Es sabido que hay muchas personas que no pueden controlar su deseo de estar con alguien cuando este aparece. Así es que muchas mujeres casadas y muchos hombres casados no pueden contenerse de mantener asuntos extramatrimoniales con cuanta persona se les cruce por el camino.
Pero esta situación no sólo le ocurre a personas casadas. Los solteros también experimentan este tipo de sentimientos y muchos casos esta es la causa de que no puedan comprometerse y formar una pareja estable.
Pero, ¿qué ocurre cuando todas las personas que te interesan están casadas? Para algunas personas puede tratarse de solamente de una coincidencia mientras que hay muchos especialistas que opinan lo contrario y que existe una cierta predisposición en estas personas por involucrarse en asuntos extramatrimoniales de otras personas.

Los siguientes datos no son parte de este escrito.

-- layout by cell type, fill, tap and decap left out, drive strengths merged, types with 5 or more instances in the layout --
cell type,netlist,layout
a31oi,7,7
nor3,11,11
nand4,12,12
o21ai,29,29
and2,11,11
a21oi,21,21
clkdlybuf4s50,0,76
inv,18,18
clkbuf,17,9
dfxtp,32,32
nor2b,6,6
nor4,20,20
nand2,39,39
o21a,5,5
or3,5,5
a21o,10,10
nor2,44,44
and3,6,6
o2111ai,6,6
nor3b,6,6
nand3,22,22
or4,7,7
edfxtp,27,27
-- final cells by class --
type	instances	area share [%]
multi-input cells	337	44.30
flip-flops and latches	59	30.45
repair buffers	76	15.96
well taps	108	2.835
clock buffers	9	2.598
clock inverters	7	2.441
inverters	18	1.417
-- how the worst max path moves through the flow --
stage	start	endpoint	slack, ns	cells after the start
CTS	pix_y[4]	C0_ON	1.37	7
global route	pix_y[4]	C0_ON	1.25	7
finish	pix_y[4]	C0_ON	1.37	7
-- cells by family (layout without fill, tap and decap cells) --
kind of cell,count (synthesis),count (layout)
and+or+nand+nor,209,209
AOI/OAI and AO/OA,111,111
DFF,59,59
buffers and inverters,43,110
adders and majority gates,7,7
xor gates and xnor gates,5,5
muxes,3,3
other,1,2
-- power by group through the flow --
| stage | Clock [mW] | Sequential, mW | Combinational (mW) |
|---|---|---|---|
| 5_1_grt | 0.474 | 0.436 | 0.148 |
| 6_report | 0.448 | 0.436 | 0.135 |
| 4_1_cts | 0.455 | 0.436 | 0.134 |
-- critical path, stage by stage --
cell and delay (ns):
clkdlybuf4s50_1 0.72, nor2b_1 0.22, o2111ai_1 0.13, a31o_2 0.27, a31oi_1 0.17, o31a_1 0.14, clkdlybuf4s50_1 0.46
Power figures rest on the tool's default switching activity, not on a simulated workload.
==> run.sh <==
#!/bin/bash
# OpenROAD 26Q1-2900-gdf79404cd8, Yosys 0.63+post, stock flow scripts
make -C /OpenROAD-flow-scripts/flow DESIGN_CONFIG=/design/flow/config.mk WORK_HOME=/design/flow/orfs finish
==> config.mk <==
export PLATFORM = sky130hd
export DESIGN_NAME = breakout_blocks_C1
export DESIGN_NICKNAME = breakout_blocks_C1
export VERILOG_FILES = /design/flow/design.v
export SDC_FILE = /design/flow/constraint.sdc
export NUM_CORES = 4
export LEC_CHECK = 1
export CORE_UTILIZATION = 50
==> constraint.sdc <==
current_design breakout_blocks_C1

set clk_period 5.3
set clk_io_pct 0.2

create_clock -name clk0 -period $clk_period [get_ports {clk}]

set non_clock_inputs [all_inputs -no_clocks]
set_input_delay [expr $clk_period * $clk_io_pct] -clock clk0 $non_clock_inputs
set_output_delay [expr $clk_period * $clk_io_pct] -clock clk0 [all_outputs]
## design/flow/run.sh

```bash
#!/bin/bash
# OpenROAD 26Q1-2900-gdf79404cd8, Yosys 0.63+post, stock flow scripts
make -C /OpenROAD-flow-scripts/flow DESIGN_CONFIG=/design/flow/config.mk WORK_HOME=/design/flow/orfs finish
```

## design/flow/config.mk

```make
export PLATFORM = sky130hd
export DESIGN_NAME = AsyncResetRegVec_w2_i0
export DESIGN_NICKNAME = AsyncResetRegVec_w2_i0
export VERILOG_FILES = /design/flow/design.v
export SDC_FILE = /design/flow/constraint.sdc
export NUM_CORES = 4
export LEC_CHECK = 1
export CORE_AREA = 10 10 90 90
export DIE_AREA = 0 0 100 100
```

## design/flow/constraint.sdc

```tcl
current_design AsyncResetRegVec_w2_i0

set clk_period 1.0
set clk_io_pct 0.2

create_clock -name clk0 -period $clk_period [get_ports {clock}]

set non_clock_inputs [all_inputs -no_clocks]
set_input_delay [expr $clk_period * $clk_io_pct] -clock clk0 $non_clock_inputs
set_output_delay [expr $clk_period * $clk_io_pct] -clock clk0 [all_outputs]
```

## design/flow/design.v

```verilog
module AsyncResetRegVec_w2_i0(  
  input         clock,  
  input         reset,  
  input  [31:0] io_d,  
  output [31:0] io_q  
);
  wire  _T;  
  reg [31:0] reg_;  
  reg [31:0] _RAND_0;
  assign _T = reset;  
  assign io_q = reg_;  
initial begin
    reg_ = 32'h0;
end
  always @(posedge clock) begin
    if (_T) begin
      reg_ <= 32'h0;
    end else begin
      reg_ <= io_d;
    end
  end
endmodule
```

==> metrics.yaml <==
grtUsageTotal: 0.04879
fin_crit_sh: 0.9632
netlist_instances: 67
synthSimpleGateAreaFrac: 0.2319
die_outline_area_um2: 10000
post_route_cells_drive_above_1_share: 0.1739
htree_levels: 2
ys_sh_adder: 0
postLayoutSetupSlackWorst_ns: 0.03675
setup-violations-final: 0
logic_area_um2: 200.2
path_delay_family: "flip-flops"
power.static_leakage_nw: 0.6680
tool_warnings: 25
layout.cells.most_common: "sky130_fd_sc_hd__clkdlybuf4s50_1"
timing.final.hold_violations: 0
initial_cell_density_of_the_core: 0.1375
rsz_0062_raised_after_global_routing: "no"
count_of_warnings_emitted_by_yosys: 1
via_count: 670
buffer_ports.inserted: 65
cts.root.buffer_cell: "sky130_fd_sc_hd__clkbuf_8"
avgViaCountPerCell: 3.116
floorplan.io_pins: 66
synthesis.area_per_instance_um2: 12.89
xor_xnor_area_frac: 0
flow.area_growth_from_synthesis_pct: 92.61
clk_pin_slew_ns: 0.06
drt_iter0_drc: 6
ys_cells: 67
cts_buffer_depth: 2
finalWeightedCongestion: 0.6501
timing.critical_path.required_ns: 0.80
die_h_um: 100
grt_max_degree: 33
crit_slowest_cell: "sky130_fd_sc_hd__dfxtp_1"
crit_path_start_kind: "flip-flop"
area.sequential_um2: 650.6
floorplan.rows: 29
tritoncts.num_buffers: 5
layout_top_cells_excl_fill_tap: "sky130_fd_sc_hd__clkdlybuf4s50_1, sky130_fd_sc_hd__nor2b_1, sky130_fd_sc_hd__dfxtp_1"
critical_path_class: "flip-flop to output pin"
cts_tree: "done"
route.antenna.remaining_nets: 0
critical_path_cell_list: "clkdlybuf4s15_1"
syn-cell-area_um2: 863.3
cts_hold_buf: 0
final_cell_area_um2: 1663
synth-seq-area-share: 0.7420
dp_hpwl_mm: 2.040
synth.cellmix.compoundShare: 0
mux_contribution_to_synthesized_area: 0
route.final.wire_length_mm: 2.485
max_flop_register: "reg_"
final_cell_utilization_of_the_core: 0.2649
timing.final.crit_period_ns: 0.9632
avgRoutedWirePerCell_um: 11.56
worst_case_hold_slack_ns: 0.4726
cp-end-kind: "output pin"
antenna_cells: 0
grt_pass1_vias: 748
cp_slowest_stage_delay_ns: 0.31
synth.ff_latch_count: 32
fmaxAchievable_ghz: 1.038
tightest_pin_transition_ns: 0.1401
top_registers: "reg_: 32 flops"
global_route.overflow_total: 0
grt_pass1_wl_mm: 3.912
yosys-stat-area_um2: 863.3
cts_sinks: 32
hold_path.class: "input pin to flip-flop"
worst-path-max-fanout: 1
report.final.slew_viol_count: 0
drc_errors: 0
dpl_cell_area_um2: 1608
slew_headroom: 0.9066
cap_violations: 0
place_ws_ns: -0.09811
filler_cell_count: 661
synth_cell_type_count: 3
logic_family: "simple AND/OR/NAND/NOR gates"
die_w_um: 100
status: "finished, final reports clean"
antenna_violations_before_repair: 0
dr.pass1.iters: 2
path_buffers: 1
core_area_um2: 6277
worst_ep_arrival_time_ns: 0.76
vdd_ir_drop_max_uv: 577.5
total_power_divided_by_cell_area_nw_per_um2: 1581
largest_reg_flops: 32
## repair_timing
action,CTS,global route
gates resized,71,12
setup buffers,0,0
endpoints found under the setup margin,32,10
## kinds of logic (layout without fill, tap and decap cells)
group | count (synthesis) | after routing
AND/OR/NAND/NOR | 32 | 32
flip-flops | 32 | 32
buffers and inverters | 3 | 74
## synth_stat cells
master	instances	area share
sky130_fd_sc_hd__dfxtp_1	32	0.74
sky130_fd_sc_hd__nor2b_1	32	0.23
sky130_fd_sc_hd__buf_4	3	0.026
## final timing paths
path,from,endpoint,slack (ns),cells after the start
setup / recovery,reg_[25],io_q[25],0.04,1
hold / removal,io_d[17],reg_[17],0.47,2
## routing by layer
layer | vias to the layer above | routed length (um) | GRT usage
li1 | 337 | - | -
met1 | 296 | 919 | 0.05432
met2 | 35 | 1194 | 0.07616
met3 | 2 | 362 | 0.03400
met4 | 0 | 9 | 0.008696
met5 | - | 0 | 0
## power breakdown
group / internal (mW) / total [mW] / switching [mW] / leakage, nW
Sequential: 1.35 / 1.36 / 0.0153 / 0.269
Combinational: 0.216 / 0.274 / 0.0578 / 0.354
Clock: 0.561 / 0.993 / 0.433 / 0.0455
Total: 2.12 / 2.63 / 0.506 / 0.668
## per-stage QoR
stage	std cells	total power, mW	setup TNS, ns
floorplan	67	1.430	0
global placement	207	1.707	-2.687
finish	215	2.629	0
detailed placement	207	1.711	-2.791
global route	215	2.785	0
CTS	215	2.718	0
## final cells by class
type / instances / area share
clock buffer: 8 / 0.05418
multi-input combinational: 32 / 0.1204
sequential: 32 / 0.3913
tap: 77 / 0.05794
timing repair buffer: 66 / 0.3762
Power and IR drop assume default switching activity.
`/design/flow/design.v`:
```
module split_itag_array_ext(
  input  [2:0]  RW0_addr,
  input         RW0_clk,
  input  [23:0] RW0_wdata,
  output [23:0] RW0_rdata,
  input         RW0_en,
  input         RW0_wmode,
  input         RW0_wmask
);
  reg [23:0] ram [0:7];
  reg [31:0] _RAND_0;
  wire [23:0] ram_RW_0_r_0_data;
  wire [2:0] ram_RW_0_r_0_addr;
  wire [23:0] ram_RW_0_w_0_data;
  wire [2:0] ram_RW_0_w_0_addr;
  wire  ram_RW_0_w_0_mask;
  wire  ram_RW_0_w_0_en;
  wire  _GEN_0;
  wire  _GEN_1;
  wire  _GEN_2;
  wire [23:0] _GEN_3;
  wire [2:0] _GEN_4;
  reg [2:0] ram_RW_0_addr_pipe_0;
  reg [31:0] _RAND_1;
  wire  _GEN_6;
  wire  ram_RW_0_addr_en;
  wire [2:0] _GEN_5;
  assign ram_RW_0_r_0_addr = ram_RW_0_addr_pipe_0;
  assign ram_RW_0_r_0_data = ram[ram_RW_0_r_0_addr];
  assign ram_RW_0_w_0_data = RW0_wdata;
  assign ram_RW_0_w_0_addr = RW0_addr;
  assign ram_RW_0_w_0_mask = RW0_wmask;
  assign ram_RW_0_w_0_en = RW0_en & RW0_wmode;
  assign RW0_rdata = ram_RW_0_r_0_data;
  assign _GEN_0 = RW0_en;
  assign _GEN_1 = RW0_wmode;
  assign _GEN_2 = RW0_wmask;
  assign _GEN_3 = RW0_wdata;
  assign _GEN_4 = RW0_addr;
  assign _GEN_6 = ~ RW0_wmode;
  assign ram_RW_0_addr_en = RW0_en & _GEN_6;
  assign _GEN_5 = RW0_addr;
initial begin
end
  always @(posedge RW0_clk) begin
    if(ram_RW_0_w_0_en & ram_RW_0_w_0_mask) begin
      ram[ram_RW_0_w_0_addr] <= ram_RW_0_w_0_data;
    end
    if (ram_RW_0_addr_en) begin
      ram_RW_0_addr_pipe_0 <= RW0_addr;
    end
  end
endmodule
```
[design/flow/run.sh]
#!/bin/bash
# OpenROAD 26Q1-2900-gdf79404cd8, Yosys 0.63+post, stock flow scripts
make -C /OpenROAD-flow-scripts/flow DESIGN_CONFIG=/design/flow/config.mk WORK_HOME=/design/flow/orfs finish
[design/flow/config.mk]
export PLATFORM = sky130hd
export DESIGN_NAME = AsyncResetRegVec_w32_i0
export DESIGN_NICKNAME = AsyncResetRegVec_w32_i0
export VERILOG_FILES = /design/flow/design.v
export SDC_FILE = /design/flow/constraint.sdc
export NUM_CORES = 4
export LEC_CHECK = 1
export CORE_AREA = 10 10 90 90
export DIE_AREA = 0 0 100 100
[design/flow/constraint.sdc]
current_design AsyncResetRegVec_w32_i0

set clk_period 1.0
set clk_io_pct 0.2

create_clock -name clk0 -period $clk_period [get_ports {clock}]

set non_clock_inputs [all_inputs -no_clocks]
set_input_delay [expr $clk_period * $clk_io_pct] -clock clk0 $non_clock_inputs
set_output_delay [expr $clk_period * $clk_io_pct] -clock clk0 [all_outputs]
[design/flow/design.v]
module AsyncResetRegVec_w32_i0(  
  input         clock,  
  input         reset,  
  input  [31:0] io_d,  
  output [31:0] io_q  
);
  wire  _T;  
  reg [31:0] reg_;  
  reg [31:0] _RAND_0;
  assign _T = reset;  
  assign io_q = reg_;  
initial begin
    reg_ = 32'h0;
end
  always @(posedge clock) begin
    if (_T) begin
      reg_ <= 32'h0;
    end else begin
      reg_ <= io_d;
    end
  end
endmodule
==> run summary <==
yosys + openroad results -> Max Clock Freq=1.04 GHz, WP buf/inv=1, Syn. warnings=1, H-tree depth=2, Die ar.=10,000 sq um, largest net degree at the start of global routing=33, Setup TNS=0 ns, CTS Buf Count=5, PwrDens=1580 nW/um^2, grt total ovfl=0, Starting DRT DRC Count=6, Area leader share=74.2%, Reg area=651 sq um, Fillers=661, CP max stage cell=dfxtp_1, wire length on met1=919 um, Area growth syn-to-layout=92.6%, Seq share, synth=74.2%, Area after DPL=1610 sq um, Clock Sinks=32, Avg Cell Area, Syn=12.9 sq um, DRT Wirelength=2490 um, Mapped Cells=67, leakage power=0.668 nW, IO Port Bufs=65, die width=100 um, Core Region=6280 sq um, Hold Violations, Final=0, Max Cap Viol=0, DP HPWL=2040 um, crit path max fanout=1, met3 routed WL=362 um, first-pass GRT wire length=3910 um, dpl ws=-0.0981 ns, GRT Total Usage=4.88%, row cnt=29, Final Cycle Share=96.3%, Final ANT Viol Nets=0, Design Area, Final=1660 sq um, Top Registers=reg_ (32), layout cells sized above 1=17.4%, CP required=0.80 ns, unrepaired setup endpoints after global routing=false, Clock Tree Buf Depth=2, FP Util=13.8%, Die Y=100 um, detailed-route via count=670, comb. cell area=200 sq um, DR top layer=met4, final setup violation count=0, Ports=66, Post-CTS Hold Buffers=0, Setup WS post-layout=0.0368 ns, mapped cell area=863 sq um, crit path DAT=0.76 ns, # diodes=0, Final Max Tran Viols=0, Crit. End Element=output pin, Root Driver=clkbuf_8, largest area contributor in the netlist=dfxtp_1, Worst-Margin Slew=0.140 ns, Main area contributors=dfxtp_1 74%, nor2b_1 23%, buf_4 2.6%, critical path, cell by cell=clkdlybuf4s15_1, CTS tree=built, GPL Wtd Cong=0.650, Vias/cell=3.12, Reg with most FFs=reg_, Hold Crit Class=in2reg, DR DRC count=0, DRT Pass-1 Iters=2, Worst slew margin=90.7%, ys flops=32, outcome=complete, no violations, Yosys Chip Area=863 sq um, max reg flops=32, most frequent logic cell in the layout=clkdlybuf4s50_1, VDD IR max=0.578 mV, number of antenna violations at the first check in global routing=0, CP peak stage delay=0.31 ns, Final Core Density=26.5%, post-synthesis cell type count=3, ys cells=67, Crit Path Class=reg2out, Top Layout Cells=33 x clkdlybuf4s50_1, 32 x nor2b_1, 24 x dfxtp_1, 23 x clkdlybuf4s15_1, 8 x dfxtp_2, startpoint class of the critical path=flop, number of logged tool warnings=25, fin crit period=0.963 ns, wire length per cell=11.6 um, Crit path max-delay family=flip-flops, vias in the first global route=748, metal2 WL=1190 um, Worst-path clk slew=0.06 ns
[synth_stat cells]
cell     number
dfxtp_1      32
nor2b_1      32
buf_4         3
[kinds of logic after synthesis]
kind of cell	Yosys count	synth area share [%]
buffers and inverters	3	2.61
flip-flops	32	74.2
AND/OR/NAND/NOR	32	23.2
[metrics by stage]
step,power (W),hold WS [ns],instances
floorplan,0.00143,0.272,67
global placement,0.00171,0.759,207
detailed placement,0.00171,0.760,207
CTS,0.00272,0.453,215
global route,0.00279,0.465,215
finish,0.00263,0.473,215
[path summary, 6_finish.rpt]
check,cells after the start,slack [ns],start,end
setup / recovery,1,0.04,reg_[25]$_SDFF_PP0_,io_q[25]
hold / removal,2,0.47,io_d[17],reg_[17]$_SDFF_PP0_
[what timing repair did]
action	CTS	global route
setup buffers	0	0
gates resized	71	12
setup endpoints to repair	32	10
[layout make-up]
| class | instances | area share [%] |
|---|---|---|
| Clock buffer | 8 | 5.42 |
| Tap cell | 77 | 5.79 |
| Timing Repair Buffer | 66 | 37.6 |
| Multi-Input combinational cell | 32 | 12.0 |
| Sequential cell | 32 | 39.1 |
[report_power, final]
| group | total (W) | switching, W | internal, W |
|---|---|---|---|
| Combinational | 0.000274 | 0.0000578 | 0.000216 |
| Sequential | 0.00136 | 0.0000153 | 0.00135 |
| Clock | 0.000993 | 0.000433 | 0.000561 |
[routing by layer]
metal  global-route usage, %  up-vias
li1                        -      337
met1                    5.43      296
met2                    7.62       35
met3                    3.40        2
met4                   0.870        0
met5                       0        -
Power is estimated from default activity; no workload was simulated.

Desde el punto de vista de la psicología, puede afirmarse que las personas que sólo sienten atracción y deseo por hombres casados o mujeres casadas no se valoran a sí mismos y se menosprecian.
Es decir, no sienten que son capaces de formar su propia pareja y solo se conforman con ocupar el segundo lugar.
Con tus primeras relaciones tal vez no tengas demasiados problemas pero, con el tiempo, puede ocurrir que sientas que has perdido el tiempo y que no has podido conformar tu propia pareja.
En todo caso, es tu decisión con quién vivirás tus aventuras, aunque sólo seas la trampa y la relación ocasional de otro. Los inconvenientes aparecen si en algún momento de tu vida comienzas a replantearte la posibilidad de casarte y formar tu propia familia, sin terceros.
Además del ello, hay ciertas cosas que debes tener en cuenta si decides ocupar el segundo lugar eternamente.
En primer lugar, siempre deberás esconderte con tu pareja ya que el infiel busca relaciones discretas. Por ello no será fácil ir juntos a lugares públicos como un cine, una plaza o un restauran. Y si lo hacen, el infiel siempre estará pendiente y asustado de que alguien lo vea y lo descubra manteniendo un asunto extramatrimonial.
Por otro lado, es muy posible que debas pasar solo o sola las fechas importantes o las festividades. Para dar un ejemplo, no esperes que la persona con quien tengas una relación esté contigo en San Valentín ya que deberá quedarse con su cónyuge.
Tampoco esperes que tu pareja esté disponible cuando tú lo desees. Siempre deberás adaptarte a sus tiempos y, en muchas ocasiones, los encuentros entre ambos no durarán mucho tiempo.
Si tienes todos estos puntos en claro, evitarás sufrir y podrás disfrutar de tu relación sin ningún problema.